Humanist Voices in Verse: “Opus 75”

This week’s poem is by Daniel Thomas Moran, TheHumanist.com poetry editor, retired dentist and Boston University Assistant Professor, former Poet Laureate of Suffolk County, New York and the author of seven collections of poetry. He lives in Webster, New Hampshire with his wife, Karen, where he has taken on the role of Unemployed Poet and Anecdotalist. His recently published collection of poems, A Shed for Wood, has been lauded for its “profound and intelligible poetry” (author Peter Quinn) while Moran is described as “a distinctive American voice which deserves an attentive hearing” (Elizabeth Heywood, Acumen Literary Journal).

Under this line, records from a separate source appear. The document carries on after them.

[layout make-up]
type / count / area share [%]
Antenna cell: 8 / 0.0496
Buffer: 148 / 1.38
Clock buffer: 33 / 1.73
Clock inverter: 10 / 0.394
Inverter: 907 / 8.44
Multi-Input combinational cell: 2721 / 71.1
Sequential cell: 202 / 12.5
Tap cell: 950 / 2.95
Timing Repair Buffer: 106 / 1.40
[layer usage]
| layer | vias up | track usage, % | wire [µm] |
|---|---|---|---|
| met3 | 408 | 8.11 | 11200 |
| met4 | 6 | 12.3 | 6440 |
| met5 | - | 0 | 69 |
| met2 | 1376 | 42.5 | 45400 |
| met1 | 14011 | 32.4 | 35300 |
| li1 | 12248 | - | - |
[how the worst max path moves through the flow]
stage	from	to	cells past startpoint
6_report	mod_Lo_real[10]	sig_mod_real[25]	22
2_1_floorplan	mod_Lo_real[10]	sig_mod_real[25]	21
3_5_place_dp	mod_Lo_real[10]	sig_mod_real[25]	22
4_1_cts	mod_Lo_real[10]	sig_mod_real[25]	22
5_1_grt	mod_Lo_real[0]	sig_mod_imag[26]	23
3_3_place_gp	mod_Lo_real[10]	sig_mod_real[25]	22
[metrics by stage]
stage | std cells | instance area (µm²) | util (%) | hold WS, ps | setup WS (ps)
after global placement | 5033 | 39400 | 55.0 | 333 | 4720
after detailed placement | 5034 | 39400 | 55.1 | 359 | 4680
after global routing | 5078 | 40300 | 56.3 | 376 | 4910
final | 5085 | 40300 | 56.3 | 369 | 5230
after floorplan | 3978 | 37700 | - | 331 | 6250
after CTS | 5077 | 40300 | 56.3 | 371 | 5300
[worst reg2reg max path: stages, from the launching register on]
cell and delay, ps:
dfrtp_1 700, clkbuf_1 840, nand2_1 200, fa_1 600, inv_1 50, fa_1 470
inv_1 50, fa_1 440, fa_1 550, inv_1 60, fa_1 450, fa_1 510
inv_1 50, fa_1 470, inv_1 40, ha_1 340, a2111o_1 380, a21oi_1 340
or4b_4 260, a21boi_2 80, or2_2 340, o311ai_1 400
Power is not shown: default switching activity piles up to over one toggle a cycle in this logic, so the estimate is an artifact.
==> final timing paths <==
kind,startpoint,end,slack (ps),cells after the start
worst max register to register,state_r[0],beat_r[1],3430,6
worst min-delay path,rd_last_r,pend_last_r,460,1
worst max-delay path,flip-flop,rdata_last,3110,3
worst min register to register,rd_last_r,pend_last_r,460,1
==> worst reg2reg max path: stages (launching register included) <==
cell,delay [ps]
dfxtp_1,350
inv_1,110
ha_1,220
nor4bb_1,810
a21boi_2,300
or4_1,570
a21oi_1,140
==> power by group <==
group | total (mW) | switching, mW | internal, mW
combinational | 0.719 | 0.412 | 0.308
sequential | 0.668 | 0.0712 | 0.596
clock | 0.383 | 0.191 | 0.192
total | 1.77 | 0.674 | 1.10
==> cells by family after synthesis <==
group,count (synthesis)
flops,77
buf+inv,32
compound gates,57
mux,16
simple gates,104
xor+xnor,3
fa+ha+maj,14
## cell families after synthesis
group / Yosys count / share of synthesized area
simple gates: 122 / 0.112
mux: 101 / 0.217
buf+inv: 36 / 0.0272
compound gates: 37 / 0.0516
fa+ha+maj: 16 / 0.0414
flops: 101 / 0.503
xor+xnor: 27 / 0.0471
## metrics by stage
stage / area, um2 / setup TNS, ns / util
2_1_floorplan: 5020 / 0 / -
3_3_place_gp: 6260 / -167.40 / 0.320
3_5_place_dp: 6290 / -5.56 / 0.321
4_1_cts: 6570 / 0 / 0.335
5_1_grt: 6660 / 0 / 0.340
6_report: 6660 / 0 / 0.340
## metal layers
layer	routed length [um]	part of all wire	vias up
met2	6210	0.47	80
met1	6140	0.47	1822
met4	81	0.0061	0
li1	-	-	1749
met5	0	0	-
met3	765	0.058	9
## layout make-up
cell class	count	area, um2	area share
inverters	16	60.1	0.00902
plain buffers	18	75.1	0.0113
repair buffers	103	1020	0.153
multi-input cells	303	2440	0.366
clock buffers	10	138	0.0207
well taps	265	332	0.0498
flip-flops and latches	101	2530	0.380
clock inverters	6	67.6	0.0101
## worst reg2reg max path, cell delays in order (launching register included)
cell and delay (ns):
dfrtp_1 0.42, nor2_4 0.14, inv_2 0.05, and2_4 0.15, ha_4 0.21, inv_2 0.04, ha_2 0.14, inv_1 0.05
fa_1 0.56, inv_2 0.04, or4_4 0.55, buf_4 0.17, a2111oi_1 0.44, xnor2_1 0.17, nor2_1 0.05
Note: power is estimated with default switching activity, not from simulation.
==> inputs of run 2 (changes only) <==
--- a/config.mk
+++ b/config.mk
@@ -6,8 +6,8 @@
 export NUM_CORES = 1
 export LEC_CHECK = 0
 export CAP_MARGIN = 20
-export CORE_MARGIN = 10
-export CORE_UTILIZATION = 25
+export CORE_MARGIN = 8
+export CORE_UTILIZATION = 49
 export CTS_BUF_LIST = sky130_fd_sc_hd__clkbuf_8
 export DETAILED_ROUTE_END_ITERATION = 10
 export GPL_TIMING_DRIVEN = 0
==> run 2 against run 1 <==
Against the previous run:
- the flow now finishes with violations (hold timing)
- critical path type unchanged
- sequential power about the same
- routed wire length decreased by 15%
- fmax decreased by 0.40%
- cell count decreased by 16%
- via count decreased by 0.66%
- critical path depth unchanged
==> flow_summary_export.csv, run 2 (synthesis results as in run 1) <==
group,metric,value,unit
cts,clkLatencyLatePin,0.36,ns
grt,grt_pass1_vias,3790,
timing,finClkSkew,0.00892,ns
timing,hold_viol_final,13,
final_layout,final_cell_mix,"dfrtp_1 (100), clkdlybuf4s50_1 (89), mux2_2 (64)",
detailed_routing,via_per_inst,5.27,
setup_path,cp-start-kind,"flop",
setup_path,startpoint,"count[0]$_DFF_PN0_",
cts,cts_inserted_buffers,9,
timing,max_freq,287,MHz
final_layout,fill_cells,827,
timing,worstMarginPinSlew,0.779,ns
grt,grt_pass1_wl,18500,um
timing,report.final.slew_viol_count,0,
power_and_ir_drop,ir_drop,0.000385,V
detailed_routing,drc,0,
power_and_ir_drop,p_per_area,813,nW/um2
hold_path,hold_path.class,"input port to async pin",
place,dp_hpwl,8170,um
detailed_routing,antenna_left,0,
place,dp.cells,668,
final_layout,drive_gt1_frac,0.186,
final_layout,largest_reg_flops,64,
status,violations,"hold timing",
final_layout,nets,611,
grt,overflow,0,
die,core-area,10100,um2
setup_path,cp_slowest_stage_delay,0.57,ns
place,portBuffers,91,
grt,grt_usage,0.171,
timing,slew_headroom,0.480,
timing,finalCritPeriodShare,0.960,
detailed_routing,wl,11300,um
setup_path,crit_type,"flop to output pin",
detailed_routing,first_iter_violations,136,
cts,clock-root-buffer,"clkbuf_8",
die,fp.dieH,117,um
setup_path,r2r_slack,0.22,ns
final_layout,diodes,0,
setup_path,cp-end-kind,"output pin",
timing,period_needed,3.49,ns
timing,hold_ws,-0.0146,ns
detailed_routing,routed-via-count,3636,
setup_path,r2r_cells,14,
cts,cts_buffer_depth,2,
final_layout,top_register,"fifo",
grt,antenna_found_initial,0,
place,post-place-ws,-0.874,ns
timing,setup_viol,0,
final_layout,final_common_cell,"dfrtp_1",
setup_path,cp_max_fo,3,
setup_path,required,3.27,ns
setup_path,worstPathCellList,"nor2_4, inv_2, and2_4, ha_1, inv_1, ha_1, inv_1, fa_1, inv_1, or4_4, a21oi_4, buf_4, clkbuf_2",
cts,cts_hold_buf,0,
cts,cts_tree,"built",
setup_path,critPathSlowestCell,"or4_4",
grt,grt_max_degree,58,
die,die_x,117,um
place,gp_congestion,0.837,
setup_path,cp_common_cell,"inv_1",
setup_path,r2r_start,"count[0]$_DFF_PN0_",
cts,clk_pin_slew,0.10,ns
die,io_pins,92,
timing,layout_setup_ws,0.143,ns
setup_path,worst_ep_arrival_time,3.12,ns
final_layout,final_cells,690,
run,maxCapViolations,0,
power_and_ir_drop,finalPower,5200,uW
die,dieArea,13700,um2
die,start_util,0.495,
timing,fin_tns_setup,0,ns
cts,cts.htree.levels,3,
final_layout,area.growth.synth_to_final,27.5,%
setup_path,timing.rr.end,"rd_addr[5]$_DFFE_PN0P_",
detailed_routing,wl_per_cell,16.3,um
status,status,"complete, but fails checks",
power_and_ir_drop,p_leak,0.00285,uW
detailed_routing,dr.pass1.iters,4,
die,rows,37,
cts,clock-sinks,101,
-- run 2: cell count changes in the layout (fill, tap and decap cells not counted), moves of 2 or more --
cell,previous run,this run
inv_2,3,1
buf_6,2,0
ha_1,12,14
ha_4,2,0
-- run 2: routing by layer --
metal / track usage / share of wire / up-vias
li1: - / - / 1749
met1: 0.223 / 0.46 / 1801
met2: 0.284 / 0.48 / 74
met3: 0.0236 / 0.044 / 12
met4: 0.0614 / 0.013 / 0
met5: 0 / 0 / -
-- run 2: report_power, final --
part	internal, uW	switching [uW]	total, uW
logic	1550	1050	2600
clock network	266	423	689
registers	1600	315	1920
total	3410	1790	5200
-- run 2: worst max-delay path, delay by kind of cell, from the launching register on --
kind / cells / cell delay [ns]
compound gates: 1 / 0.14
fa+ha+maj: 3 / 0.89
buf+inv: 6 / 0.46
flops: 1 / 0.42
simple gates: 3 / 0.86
[config.mk]
export PLATFORM = sky130hd
export DESIGN_NAME = pixel_source
export DESIGN_NICKNAME = d
export VERILOG_FILES = /design/src/rtl/pixel_source.sv
export SDC_FILE = /design/constraint.sdc
export NUM_CORES = 2
export LEC_CHECK = 0
export CAP_MARGIN = 30
export CORE_MARGIN = 2
export CORE_UTILIZATION = 60
export CTS_CLUSTER_SIZE = 16
export DETAILED_ROUTE_END_ITERATION = 10
export PLACE_DENSITY = 0.8
export REMOVE_ABC_BUFFERS = 1
export SLEW_MARGIN = 30
export SYNTH_ARGS = -nofsm -noshare
export SYNTH_HDL_FRONTEND = slang
export SYNTH_SLANG_ARGS = --single-unit
[constraint.sdc]
create_clock -name pixel_clk -period 9.46 [get_ports pixel_clk]
set_input_delay 1.419 -clock pixel_clk [delete_from_list [all_inputs] [get_ports pixel_clk]]
set_output_delay 1.419 -clock pixel_clk [all_outputs]
set_load 0.03 [all_outputs]
[src/rtl/sr_cfg_loader.sv]
// Config loader for the Top_SR shift-register driver: word load, start pulse,
// fixed shift wait, readback capture and word readout. SR_READBACK_CHECK_EN adds a sticky compare.
module sr_cfg_loader
    import sr_cfg_pkg::*;
#(
    parameter int WIDTH       = SR_WIDTH,
    parameter int WORD_W      = SR_WORD_W,
    parameter int START_LEN   = 2,
    parameter int WAIT_CYCLES = 400
) (
    input  logic              clk_in,
    input  logic              rst_n,
    input  logic [WORD_W-1:0] wr_data,
    input  logic              wr_valid,
    output logic              wr_ready,
    output logic [WORD_W-1:0] rd_data,
    output logic              rd_valid,
    input  logic              rd_ready,
    output logic [WIDTH-1:0]  sr_din,
    output logic              sr_start,
    input  logic [WIDTH-1:0]  sr_dout,
    output logic              busy,
    output logic              done,
    output logic              mismatch
);

    localparam int NUM_WORDS = calc_nwords(WIDTH, WORD_W);
    localparam int IDX_BITS  = calc_idx_w(NUM_WORDS);
    localparam int START_W   = $clog2(START_LEN + 1);
    localparam int WAIT_W    = $clog2(WAIT_CYCLES + 1);
    localparam logic [IDX_BITS-1:0] LAST_IDX = IDX_BITS'(NUM_WORDS - 1);

    state_t              state, state_next;
    logic [IDX_BITS-1:0] idx;
    logic [START_W-1:0]  start_cnt;
    logic [WAIT_W-1:0]   wait_cnt;
    logic [WIDTH-1:0]    image, image_next, readback;
    logic                wr_fire, rd_fire;

    assign wr_fire = (state == LOAD) && wr_valid;
    assign rd_fire = (state == READOUT) && rd_ready;
    assign sr_din  = image;

    sr_word_packer #(
        .WIDTH     (WIDTH),
        .WORD_W    (WORD_W),
        .NUM_WORDS (NUM_WORDS),
        .IDX_BITS  (IDX_BITS)
    ) u_packer (
        .image_in  (image),
        .wr_word   (wr_data),
        .wr_idx    (idx),
        .image_out (image_next),
        .rd_image  (readback),
        .rd_idx    (idx),
        .rd_word   (rd_data)
    );

    always_ff @(posedge clk_in or negedge rst_n) begin
        if (!rst_n) state <= IDLE;
        else        state <= state_next;
    end

    // The IDLE-exit word is left on the bus so LOAD consumes it as word 0.
    always_comb begin
        state_next = state;
        case (state)
            IDLE:    if (wr_valid) state_next = LOAD;
            LOAD:    if (wr_valid && idx == LAST_IDX) state_next = START;
            START:   if (start_cnt == START_W'(START_LEN - 1)) state_next = WAIT;
            WAIT:    if (wait_cnt == WAIT_W'(WAIT_CYCLES - 1)) state_next = CAPTURE;
            CAPTURE: state_next = READOUT;
            READOUT: if (rd_ready && idx == LAST_IDX) state_next = IDLE;
            default: state_next = IDLE;
        endcase
    end

    always_comb begin
        wr_ready = (state == LOAD);
        sr_start = (state == START);
        rd_valid = (state == READOUT);
        busy     = (state != IDLE);
        done     = rd_fire && (idx == LAST_IDX);
    end

    always_ff @(posedge clk_in or negedge rst_n) begin
        if (!rst_n) begin
            idx       <= '0;
            start_cnt <= '0;
            wait_cnt  <= '0;
            image     <= '0;
            readback  <= '0;
        end else begin
            if (wr_fire || rd_fire) begin
                idx <= (idx == LAST_IDX) ? '0 : idx + 1'b1;
            end
            start_cnt <= (state == START && state_next == START) ? start_cnt + 1'b1 : '0;
            wait_cnt  <= (state == WAIT && state_next == WAIT) ? wait_cnt + 1'b1 : '0;
            if (wr_fire) begin
                image <= image_next;
            end
            if (state == CAPTURE) begin
                readback <= sr_dout;
            end
        end
    end

`ifdef SR_READBACK_CHECK_EN
    // Sticky until the next image starts loading, so a host can read it after done.
    always_ff @(posedge clk_in or negedge rst_n) begin
        if (!rst_n) begin
            mismatch <= 1'b0;
        end else if (state == CAPTURE && sr_dout != image) begin
            mismatch <= 1'b1;
        end else if (wr_fire && idx == '0) begin
            mismatch <= 1'b0;
        end
    end
`else
    assign mismatch = 1'b0;
`endif

endmodule
<file path="config.mk">
export PLATFORM = sky130hd
export DESIGN_NAME = traffic_phase_sequencer_flat
export DESIGN_NICKNAME = d
export VERILOG_FILES = /design/src/rtl/traffic_phase_sequencer_if.sv /design/src/rtl/traffic_phase_sequencer.sv /design/src/flat_wrapper.sv
export SDC_FILE = /design/constraint.sdc
export NUM_CORES = 1
export LEC_CHECK = 0
export BUFFER_PORTS_ARGS = -buffer_cell sky130_fd_sc_hd__buf_2
export CORE_UTILIZATION = 58
export CTS_BUF_LIST = sky130_fd_sc_hd__clkbuf_4
export DETAILED_ROUTE_END_ITERATION = 10
export PLACE_DENSITY = 0.88
export SETUP_SLACK_MARGIN = 0.3
export SYNTH_ARGS = -nofsm -noshare
export SYNTH_HDL_FRONTEND = slang
export SYNTH_SLANG_ARGS = --single-unit
</file>
<file path="constraint.sdc">
create_clock -name clk -period 3.5 [get_ports clk]
set_input_delay 0.7 -clock clk [delete_from_list [all_inputs] [get_ports clk]]
set_output_delay 0.7 -clock clk [all_outputs]
set_load 0.1 [all_outputs]
</file>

His website is www.danielthomasmoran.net.


Opus 75

             for Samuel Menashe

Regret is the
great venom,
the path not
chosen leads
only to the lost.

No reiteration
of moments.
No reversal
of seasons.

Just as death
lives in the
shadows left
behind, the day’s
fruits will
lie wilted by
a sun which
made them sweet.

Anticipation can be
the elixir vitae.
But for certain,
there is only
this day and the
next., this day
and the next,
this day and the next.

—Daniel Thomas Moran


If you’d like to contribute original poetry to Humanist Voices in Verse, write to poetry@thehumanist.com with “Poetry” in the subject line. Please send no more than three poems for consideration per week.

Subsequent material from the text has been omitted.